After the National Energy Board (NEB) commenced hearings on TransCanada Corporation’s proposed Energy East pipeline in New Brunswick, the Canadian Armed Forces have voiced grave concerns about the proposed plan to ship crude oil from Alberta to Atlantic Canada.

As hearings get underway, documents obtained by the CBC News’ French-language service, Radio-Canada, suggest that officials at the Canadian Army’s Garrison Petawawa base have been demanding answers from TransCanada about a section of pipeline that passes through the base.

The pipeline that is already in place is currently designed to transport liquid natural gas. However, if Energy East goes ahead, this would carry crude oil instead.

In a series of emails dating back to 2014, Garrison Petawawa’s Hazardous Materials Officer, Donald Megrath, shared his concerns about a possible breach of the pipeline on the nearby Petawawa River. These concerns have been reinforced by last month’s oil spill from a Husky Energy pipeline into the North Saskatchewan River.

"A crude oil spill … is a significant environmental event," he writes in one note. "What is their emergency response plan to cover, control and respond to this?" he questioned.

In addition, according to CBC News, an email from January 2015 raised concerns about the possibility of "an epic, life, environmental and social altering spill."

The documents share some of the correspondence between the military and TransCanada.

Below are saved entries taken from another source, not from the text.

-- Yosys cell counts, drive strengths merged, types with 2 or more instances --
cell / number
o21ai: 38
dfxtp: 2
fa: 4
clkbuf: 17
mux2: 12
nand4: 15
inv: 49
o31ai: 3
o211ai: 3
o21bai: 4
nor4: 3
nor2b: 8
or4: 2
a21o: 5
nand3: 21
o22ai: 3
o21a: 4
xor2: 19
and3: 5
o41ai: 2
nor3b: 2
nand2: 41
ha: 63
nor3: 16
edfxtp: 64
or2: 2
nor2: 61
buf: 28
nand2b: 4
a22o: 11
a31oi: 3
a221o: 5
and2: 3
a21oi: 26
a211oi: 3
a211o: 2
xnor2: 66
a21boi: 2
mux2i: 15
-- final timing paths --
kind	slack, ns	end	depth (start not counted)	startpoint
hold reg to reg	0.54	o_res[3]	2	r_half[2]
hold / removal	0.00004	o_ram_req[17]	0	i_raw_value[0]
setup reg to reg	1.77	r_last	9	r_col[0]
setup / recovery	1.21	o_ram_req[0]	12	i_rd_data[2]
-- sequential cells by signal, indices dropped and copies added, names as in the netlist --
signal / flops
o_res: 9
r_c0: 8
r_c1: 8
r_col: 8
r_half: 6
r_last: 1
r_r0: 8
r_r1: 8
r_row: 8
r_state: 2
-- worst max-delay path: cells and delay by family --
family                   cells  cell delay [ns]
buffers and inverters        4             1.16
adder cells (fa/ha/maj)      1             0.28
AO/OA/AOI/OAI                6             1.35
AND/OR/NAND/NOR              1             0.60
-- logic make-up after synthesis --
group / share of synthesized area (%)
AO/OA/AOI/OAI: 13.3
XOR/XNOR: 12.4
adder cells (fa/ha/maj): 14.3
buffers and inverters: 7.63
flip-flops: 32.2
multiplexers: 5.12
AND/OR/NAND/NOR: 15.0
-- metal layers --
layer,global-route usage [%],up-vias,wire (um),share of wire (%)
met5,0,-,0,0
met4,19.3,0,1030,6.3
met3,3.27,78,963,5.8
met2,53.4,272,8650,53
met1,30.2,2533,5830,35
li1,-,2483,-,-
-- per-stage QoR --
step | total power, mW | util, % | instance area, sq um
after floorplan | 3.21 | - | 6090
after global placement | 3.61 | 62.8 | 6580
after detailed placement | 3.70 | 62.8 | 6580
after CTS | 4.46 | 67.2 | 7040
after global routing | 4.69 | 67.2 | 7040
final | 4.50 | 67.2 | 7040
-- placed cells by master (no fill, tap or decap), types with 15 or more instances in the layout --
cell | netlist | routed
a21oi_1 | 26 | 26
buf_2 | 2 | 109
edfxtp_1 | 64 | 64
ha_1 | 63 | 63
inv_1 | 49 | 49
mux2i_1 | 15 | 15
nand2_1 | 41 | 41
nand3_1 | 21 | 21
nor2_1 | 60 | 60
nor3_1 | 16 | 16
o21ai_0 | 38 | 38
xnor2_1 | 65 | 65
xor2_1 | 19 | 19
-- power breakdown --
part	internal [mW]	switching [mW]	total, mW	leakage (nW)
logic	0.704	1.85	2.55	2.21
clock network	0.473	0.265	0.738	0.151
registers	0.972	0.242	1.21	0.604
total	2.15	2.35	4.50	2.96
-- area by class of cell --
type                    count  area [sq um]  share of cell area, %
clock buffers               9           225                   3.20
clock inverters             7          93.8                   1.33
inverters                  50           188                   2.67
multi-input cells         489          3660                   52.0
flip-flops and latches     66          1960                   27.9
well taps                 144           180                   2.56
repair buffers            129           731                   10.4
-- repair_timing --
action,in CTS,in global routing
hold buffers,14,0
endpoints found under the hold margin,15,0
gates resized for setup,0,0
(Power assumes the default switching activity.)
File: src/design/cc20_pkg.sv
`timescale 1ns / 1ps
`default_nettype none
// ----------------------------------------------------------------------------
// cc20_pkg
// Types and constants shared by the ChaCha20 stream cipher modules.
// ----------------------------------------------------------------------------
package cc20_pkg;

  typedef logic [31:0]       cc20_word_t;
  typedef logic [15:0][31:0] cc20_block_t;

  // "expand 32-byte k", word 0 in the low slot
  localparam logic [3:0][31:0] CC20_SIGMA = {
    32'h6b206574, 32'h79622d32, 32'h3320646e, 32'h61707865
  };

  localparam int CFG_IDX_W  = 3;
  localparam int CFG_DATA_W = 64;

  localparam logic [CFG_IDX_W-1:0] CFG_KEY0     = 3'd0;
  localparam logic [CFG_IDX_W-1:0] CFG_KEY1     = 3'd1;
  localparam logic [CFG_IDX_W-1:0] CFG_KEY2     = 3'd2;
  localparam logic [CFG_IDX_W-1:0] CFG_KEY3     = 3'd3;
  localparam logic [CFG_IDX_W-1:0] CFG_NONCE_LO = 3'd4;
  localparam logic [CFG_IDX_W-1:0] CFG_NONCE_HI = 3'd5;
  localparam logic [CFG_IDX_W-1:0] CFG_INIT_CTR = 3'd6;

  typedef enum logic [1:0] {
    CORE_IDLE,
    CORE_ROUND,
    CORE_FINAL
  } cc20_core_st_t;

  typedef enum logic [1:0] {
    ST_IDLE,
    ST_BLOCK,
    ST_EMIT
  } cc20_st_t;

endpackage
`default_nettype wire

File: src/design/cc20_in_if.sv
`timescale 1ns / 1ps
`default_nettype none
// ----------------------------------------------------------------------------
// cc20_in_if
// Input byte channel: valid/ready handshake with data byte and last flag.
// ----------------------------------------------------------------------------
interface cc20_in_if;
  logic       valid;
  logic       ready;
  logic [7:0] data_byte;
  logic       last_byte;

  modport source (output valid, output data_byte, output last_byte, input ready);
  modport sink   (input valid, input data_byte, input last_byte, output ready);
endinterface
`default_nettype wire

File: src/design/cc20_out_if.sv
`timescale 1ns / 1ps
`default_nettype none
// ----------------------------------------------------------------------------
// cc20_out_if
// Result byte channel: valid/ready handshake with result byte and last flag.
// ----------------------------------------------------------------------------
interface cc20_out_if;
  logic       valid;
  logic       ready;
  logic [7:0] out_byte;
  logic       out_last;

  modport source (output valid, output out_byte, output out_last, input ready);
  modport sink   (input valid, input out_byte, input out_last, output ready);
endinterface
`default_nettype wire

File: src/design/cc20_core.sv
`timescale 1ns / 1ps
`default_nettype none
// ----------------------------------------------------------------------------
// cc20_core
// Keystream block generator: one shared half quarter-round unit per cycle,
// state kept as a 4x4 word matrix whose rows rotate so the unit always
// works on fixed taps.
// ----------------------------------------------------------------------------
module cc20_core #(
  parameter int DOUBLE_ROUNDS = 10
) (
  input  logic                clk,
  input  logic                rst_n,
  input  logic                start,
  input  cc20_pkg::cc20_block_t init_words,
  output logic                done,
  output cc20_pkg::cc20_block_t ks_words
);
  import cc20_pkg::*;

  localparam int DR_W = (DOUBLE_ROUNDS > 1) ? $clog2(DOUBLE_ROUNDS) : 1;

  cc20_core_st_t   st_r, st_nxt;
  cc20_block_t     mix_r, mix_nxt;
  logic [3:0]      step_r, step_nxt;
  logic [DR_W-1:0] dr_r, dr_nxt;

  logic load_en, round_en, final_en;
  logic half, diag, last_step, last_round;
  logic [3:0] idx_b, idx_c, idx_d;
  cc20_word_t qa, qb, qc, qd, a1, d0, d1, c1, b0, b1;
  cc20_block_t wb, rot, sum;

  assign half       = step_r[0];
  assign diag       = step_r[3];
  assign last_step  = (step_r == 4'hF);
  assign last_round = (dr_r == DR_W'(DOUBLE_ROUNDS - 1));

  // next state
  always_comb begin
    st_nxt = st_r;
    unique case (st_r)
      CORE_IDLE:  if (start) st_nxt = CORE_ROUND;
      CORE_ROUND: if (last_step && last_round) st_nxt = CORE_FINAL;
      CORE_FINAL: st_nxt = CORE_IDLE;
      default:    st_nxt = CORE_IDLE;
    endcase
  end

  // sequencer outputs
  always_comb begin
    load_en  = 1'b0;
    round_en = 1'b0;
    final_en = 1'b0;
    unique case (st_r)
      CORE_IDLE:  load_en  = start;
      CORE_ROUND: round_en = 1'b1;
      CORE_FINAL: final_en = 1'b1;
      default: ;
    endcase
  end

  assign done     = final_en;
  assign ks_words = mix_r;

  // column taps in the first half of a double round, diagonal taps after
  always_comb begin
    idx_b = diag ? 4'd5  : 4'd4;
    idx_c = diag ? 4'd10 : 4'd8;
    idx_d = diag ? 4'd15 : 4'd12;
    qa = mix_r[0];
    qb = mix_r[idx_b];
    qc = mix_r[idx_c];
    qd = mix_r[idx_d];
    a1 = qa + qb;
    d0 = qd ^ a1;
    d1 = half ? {d0[23:0], d0[31:24]} : {d0[15:0], d0[31:16]};
    c1 = qc + d1;
    b0 = qb ^ c1;
    b1 = half ? {b0[24:0], b0[31:25]} : {b0[19:0], b0[31:20]};
  end

  always_comb begin
    wb = mix_r;
    wb[0]     = a1;
    wb[idx_b] = b1;
    wb[idx_c] = c1;
    wb[idx_d] = d1;
    // each row moves one word toward column 0 after a full quarter round
    for (int r = 0; r < 4; r++) begin
      for (int c = 0; c < 4; c++) begin
        rot[4*r+c] = wb[4*r+((c+1)%4)];
      end
    end
    for (int i = 0; i < 16; i++) begin
      sum[i] = mix_r[i] + init_words[i];
    end
  end

  always_comb begin
    mix_nxt  = mix_r;
    step_nxt = step_r;
    dr_nxt   = dr_r;
    if (load_en) begin
      mix_nxt  = init_words;
      step_nxt = '0;
      dr_nxt   = '0;
    end else if (round_en) begin
      mix_nxt  = half ? rot : wb;
      step_nxt = step_r + 4'd1;
      if (last_step) begin
        dr_nxt = dr_r + DR_W'(1);
      end
    end else if (final_en) begin
      mix_nxt = sum;
    end
  end

  always_ff @(posedge clk) begin
    if (!rst_n) begin
      st_r   <= CORE_IDLE;
      step_r <= '0;
      dr_r   <= '0;
    end else begin
      st_r   <= st_nxt;
      step_r <= step_nxt;
      dr_r   <= dr_nxt;
    end
  end

  always_ff @(posedge clk) begin
    mix_r <= mix_nxt;
  end

endmodule
`default_nettype wire

File: src/design/chacha20_stream_cipher.sv
`timescale 1ns / 1ps
`default_nettype none
// ----------------------------------------------------------------------------
// chacha20_stream_cipher
// ChaCha20 byte stream cipher: each input byte is XORed with keystream.
// ----------------------------------------------------------------------------
// Usage:
//   Load key, nonce and initial block counter through the cfg_ write port
//   while the block is idle. Bytes enter on in_chan, one per transfer, with
//   last_byte marking the end of a message; each gives one byte on out_chan
//   with out_last copied through. The next byte after a last byte restarts
//   the stream at the initial counter.
// Sequence:
//   A byte that falls inside the current keystream block is accepted, then
//   loaded into the output register. A byte at block position zero first
//   builds a 64-byte block: a load of the core state, 16 half quarter rounds
//   per double round (one half quarter round per cycle through the shared
//   round unit), the final add, then the output load.
// Reset clears the configuration, the byte position and the output valid;
// the first byte then starts a message. While out_chan stalls, one result
// waits in the output register and one more byte can be accepted and
// processed up to its output load.
// ----------------------------------------------------------------------------
module chacha20_stream_cipher #(
  parameter int DOUBLE_ROUNDS = 10
) (
  input  logic                              clk,
  input  logic                              rst_n,
  input  logic                              cfg_we,
  input  logic [cc20_pkg::CFG_IDX_W-1:0]    cfg_index,
  input  logic [cc20_pkg::CFG_DATA_W-1:0]   cfg_data,
  cc20_in_if.sink                           in_chan,
  cc20_out_if.source                        out_chan
);
  import cc20_pkg::*;

  cc20_st_t    st_r, st_nxt;
  logic [3:0][63:0] key_r;
  logic [63:0] nonce_lo_r;
  logic [31:0] nonce_hi_r;
  logic [31:0] init_ctr_r;

  logic [31:0] block_count_r, block_count_nxt;
  logic [5:0]  pos_r, pos_nxt;
  logic        msg_start_r, msg_start_nxt;
  logic [7:0]  byte_r, byte_nxt;
  logic        last_r, last_nxt;
  logic        out_valid_r, out_valid_nxt;
  logic [7:0]  out_byte_r, out_byte_nxt;
  logic        out_last_r, out_last_nxt;

  logic        in_ready, in_xfer, emit, core_start, core_done;
  logic [5:0]  pos_eff;
  logic [31:0] ctr_sel;
  cc20_block_t init_words, ks_words;
  cc20_word_t  ks_word;
  logic [7:0]  ks_byte;

  // configuration registers
  always_ff @(posedge clk) begin
    if (!rst_n) begin
      key_r      <= '0;
      nonce_lo_r <= '0;
      nonce_hi_r <= '0;
      init_ctr_r <= '0;
    end else if (cfg_we) begin
      unique case (cfg_index)
        CFG_KEY0:     key_r[0]   <= cfg_data;
        CFG_KEY1:     key_r[1]   <= cfg_data;
        CFG_KEY2:     key_r[2]   <= cfg_data;
        CFG_KEY3:     key_r[3]   <= cfg_data;
        CFG_NONCE_LO: nonce_lo_r <= cfg_data;
        CFG_NONCE_HI: nonce_hi_r <= cfg_data[31:0];
        CFG_INIT_CTR: init_ctr_r <= cfg_data[31:0];
        default: ;
      endcase
    end
  end

  assign in_xfer = in_chan.valid && in_ready;
  assign pos_eff = msg_start_r ? 6'd0 : pos_r;

  // the counter word comes straight from the config on the first byte
  assign ctr_sel = (st_r == ST_IDLE && msg_start_r) ? init_ctr_r : block_count_r;

  always_comb begin
    for (int i = 0; i < 4; i++) begin
      init_words[i]       = CC20_SIGMA[i];
      init_words[4 + 2*i] = key_r[i][31:0];
      init_words[5 + 2*i] = key_r[i][63:32];
    end
    init_words[12] = ctr_sel;
    init_words[13] = nonce_lo_r[31:0];
    init_words[14] = nonce_lo_r[63:32];
    init_words[15] = nonce_hi_r;
  end

  cc20_core #(
    .DOUBLE_ROUNDS (DOUBLE_ROUNDS)
  ) u_core (
    .clk        (clk),
    .rst_n      (rst_n),
    .start      (core_start),
    .init_words (init_words),
    .done       (core_done),
    .ks_words   (ks_words)
  );

  // next state
  always_comb begin
    st_nxt = st_r;
    unique case (st_r)
      ST_IDLE:  if (in_xfer) st_nxt = (pos_eff == 6'd0) ? ST_BLOCK : ST_EMIT;
      ST_BLOCK: if (core_done) st_nxt = ST_EMIT;
      ST_EMIT:  if (emit) st_nxt = ST_IDLE;
      default:  st_nxt = ST_IDLE;
    endcase
  end

  // control outputs
  always_comb begin
    in_ready   = 1'b0;
    emit       = 1'b0;
    core_start = 1'b0;
    unique case (st_r)
      ST_IDLE: begin
        in_ready   = 1'b1;
        core_start = in_chan.valid && (pos_eff == 6'd0);
      end
      ST_EMIT:  emit = !out_valid_r || out_chan.ready;
      ST_BLOCK: ;
      default: ;
    endcase
  end

  assign ks_word = ks_words[pos_r[5:2]];
  assign ks_byte = 8'(ks_word >> {pos_r[1:0], 3'b000});

  always_comb begin
    block_count_nxt = block_count_r;
    pos_nxt         = pos_r;
    msg_start_nxt   = msg_start_r;
    byte_nxt        = byte_r;
    last_nxt        = last_r;
    out_byte_nxt    = out_byte_r;
    out_last_nxt    = out_last_r;
    out_valid_nxt   = out_valid_r && !out_chan.ready;
    if (in_xfer) begin
      byte_nxt      = in_chan.data_byte;
      last_nxt      = in_chan.last_byte;
      pos_nxt       = pos_eff;
      msg_start_nxt = 1'b0;
      if (msg_start_r) begin
        block_count_nxt = init_ctr_r;
      end
    end
    if (core_done) begin
      block_count_nxt = block_count_r + 32'd1;
    end
    if (emit) begin
      out_valid_nxt = 1'b1;
      out_byte_nxt  = byte_r ^ ks_byte;
      out_last_nxt  = last_r;
      // a last byte drops the rest of the block
      pos_nxt       = last_r ? 6'd0 : pos_r + 6'd1;
      msg_start_nxt = last_r;
    end
  end

  always_ff @(posedge clk) begin
    if (!rst_n) begin
      st_r          <= ST_IDLE;
      block_count_r <= '0;
      pos_r         <= '0;
      msg_start_r   <= 1'b1;
      out_valid_r   <= 1'b0;
    end else begin
      st_r          <= st_nxt;
      block_count_r <= block_count_nxt;
      pos_r         <= pos_nxt;
      msg_start_r   <= msg_start_nxt;
      out_valid_r   <= out_valid_nxt;
    end
  end

  always_ff @(posedge clk) begin
    byte_r     <= byte_nxt;
    last_r     <= last_nxt;
    out_byte_r <= out_byte_nxt;
    out_last_r <= out_last_nxt;
  end

  assign in_chan.ready     = in_ready;
  assign out_chan.valid    = out_valid_r;
  assign out_chan.out_byte = out_byte_r;
  assign out_chan.out_last = out_last_r;

endmodule
`default_nettype wire
File: src/flat_wrapper.sv
// flat-port wrapper written by rule: the top's interface ports become plain ports
module chacha20_stream_cipher_flat import cc20_pkg::*;
#(
  parameter int DOUBLE_ROUNDS = 10
)
  (clk, rst_n, cfg_we, cfg_index, cfg_data, in_chan_valid, in_chan_data_byte, in_chan_last_byte, in_chan_ready, out_chan_valid, out_chan_out_byte, out_chan_out_last, out_chan_ready);
  cc20_in_if in_chan_i ();
  cc20_out_if out_chan_i ();
  input  logic clk;
  input  logic rst_n;
  input  logic cfg_we;
  input  logic [cc20_pkg::CFG_IDX_W-1:0] cfg_index;
  input  logic [cc20_pkg::CFG_DATA_W-1:0] cfg_data;
  input wire logic [$bits(in_chan_i.valid)-1:0] in_chan_valid;
  input wire logic [$bits(in_chan_i.data_byte)-1:0] in_chan_data_byte;
  input wire logic [$bits(in_chan_i.last_byte)-1:0] in_chan_last_byte;
  output wire logic [$bits(in_chan_i.ready)-1:0] in_chan_ready;
  output wire logic [$bits(out_chan_i.valid)-1:0] out_chan_valid;
  output wire logic [$bits(out_chan_i.out_byte)-1:0] out_chan_out_byte;
  output wire logic [$bits(out_chan_i.out_last)-1:0] out_chan_out_last;
  input wire logic [$bits(out_chan_i.ready)-1:0] out_chan_ready;
  assign in_chan_i.valid = in_chan_valid;
  assign in_chan_i.data_byte = in_chan_data_byte;
  assign in_chan_i.last_byte = in_chan_last_byte;
  assign in_chan_ready = in_chan_i.ready;
  assign out_chan_valid = out_chan_i.valid;
  assign out_chan_out_byte = out_chan_i.out_byte;
  assign out_chan_out_last = out_chan_i.out_last;
  assign out_chan_i.ready = out_chan_ready;
  chacha20_stream_cipher #(.DOUBLE_ROUNDS(DOUBLE_ROUNDS)) u_core (.clk(clk), .rst_n(rst_n), .cfg_we(cfg_we), .cfg_index(cfg_index), .cfg_data(cfg_data), .in_chan(in_chan_i), .out_chan(out_chan_i));
endmodule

In April 2014, TransCanada wrote a letter to answer a series of specific questions posed by officials regarding the emergency planning measures that had been carried out in response to a spill along the pipeline, especially near water sources.

Sources have claimed that in the letter, TransCanada assured the military that in the event of a breach, the pipeline can be shut down “within minutes.” It has also clarified that the pipeline would pass within 600 m of CFB North Bay and 200 m from CFB Suffield in Alberta – the largest military base in Canada.